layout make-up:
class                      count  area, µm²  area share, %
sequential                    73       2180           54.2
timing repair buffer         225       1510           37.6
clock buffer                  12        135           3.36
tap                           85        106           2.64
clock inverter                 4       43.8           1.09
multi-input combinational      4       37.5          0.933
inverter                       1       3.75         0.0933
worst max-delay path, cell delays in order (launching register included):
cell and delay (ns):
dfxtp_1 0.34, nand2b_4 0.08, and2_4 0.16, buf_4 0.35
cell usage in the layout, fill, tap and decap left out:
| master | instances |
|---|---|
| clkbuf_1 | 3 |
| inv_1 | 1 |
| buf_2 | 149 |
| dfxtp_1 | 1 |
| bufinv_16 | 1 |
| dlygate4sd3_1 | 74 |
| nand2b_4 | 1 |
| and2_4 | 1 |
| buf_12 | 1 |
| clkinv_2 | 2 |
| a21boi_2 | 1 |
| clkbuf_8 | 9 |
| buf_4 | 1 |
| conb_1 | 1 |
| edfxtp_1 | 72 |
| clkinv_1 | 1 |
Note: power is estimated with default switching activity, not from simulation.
**config.mk**
```make
export PLATFORM = sky130hd
export DESIGN_NAME = checksummed_frame_deframer_unit
export DESIGN_NICKNAME = d
export VERILOG_FILES = /design/src/rtl/core/cdf_pkg.sv /design/src/rtl/core/checksummed_frame_deframer_unit.sv /design/src/rtl/core/cdf_ram.sv /design/src/rtl/core/cdf_datapath.sv /design/src/rtl/core/cdf_ctrl.sv
export SDC_FILE = /design/constraint.sdc
export NUM_CORES = 1
export LEC_CHECK = 0
export BUFFER_PORTS_ARGS = -buffer_cell sky130_fd_sc_hd__clkbuf_2
export CELL_PAD_IN_SITES_DETAIL_PLACEMENT = 1
export CELL_PAD_IN_SITES_GLOBAL_PLACEMENT = 1
export CORE_MARGIN = 3
export CORE_UTILIZATION = 34
export CTS_BUF_LIST = sky130_fd_sc_hd__clkbuf_16
export CTS_CLUSTER_DIAMETER = 50
export DETAILED_ROUTE_END_ITERATION = 10
export GPL_ROUTABILITY_DRIVEN = 0
export GPL_TIMING_DRIVEN = 1
export PLACE_DENSITY = 0.66
export SLEW_MARGIN = 20
export SYNTH_ARGS = -nofsm -noshare
export SYNTH_HDL_FRONTEND = slang
export SYNTH_SLANG_ARGS = --single-unit
```
**constraint.sdc**
```tcl
create_clock -name i_clk -period 3.29 [get_ports i_clk]
set_clock_uncertainty 0.2 [all_clocks]
set_input_delay 0.1645 -clock i_clk [delete_from_list [all_inputs] [get_ports i_clk]]
set_output_delay 0.1645 -clock i_clk [all_outputs]
set_load 0.01 [all_outputs]
```
## config.mk

```make
export PLATFORM = sky130hd
export DESIGN_NAME = keypad_to_seven_segment_entry
export DESIGN_NICKNAME = d
export VERILOG_FILES = /design/src/hw/rtl/kse_pkg.sv /design/src/hw/rtl/kse_front.sv /design/src/hw/rtl/kse_queue.sv /design/src/hw/rtl/kse_back.sv /design/src/hw/rtl/keypad_to_seven_segment_entry.sv
export SDC_FILE = /design/constraint.sdc
export NUM_CORES = 1
export LEC_CHECK = 0
export ABC_CLOCK_PERIOD_IN_PS = 11200
export BUFFER_PORTS_ARGS = -buffer_cell sky130_fd_sc_hd__clkbuf_2
export CELL_PAD_IN_SITES_DETAIL_PLACEMENT = 0
export CELL_PAD_IN_SITES_GLOBAL_PLACEMENT = 1
export CORE_ASPECT_RATIO = 1.75
export CORE_MARGIN = 5
export CORE_UTILIZATION = 40
export CTS_CLUSTER_SIZE = 16
export DETAILED_ROUTE_END_ITERATION = 10
export PLACE_DENSITY = 0.74
export SETUP_SLACK_MARGIN = 0.3
export SLEW_MARGIN = 20
export SYNTH_ARGS = -nofsm -noshare
export SYNTH_HDL_FRONTEND = slang
export SYNTH_SLANG_ARGS = --single-unit
```

## constraint.sdc

```tcl
create_clock -name clk -period 11.2 [get_ports clk]
set_input_delay 1.12 -clock clk [delete_from_list [all_inputs] [get_ports clk]]
set_output_delay 1.12 -clock clk [all_outputs]
set_load 0.01 [all_outputs]
```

____

Task to complete:
Search the material above for "inverter". Copy each line that has it.

Result for this task:
clock inverter                 4       43.8           1.09
inverter                       1       3.75         0.0933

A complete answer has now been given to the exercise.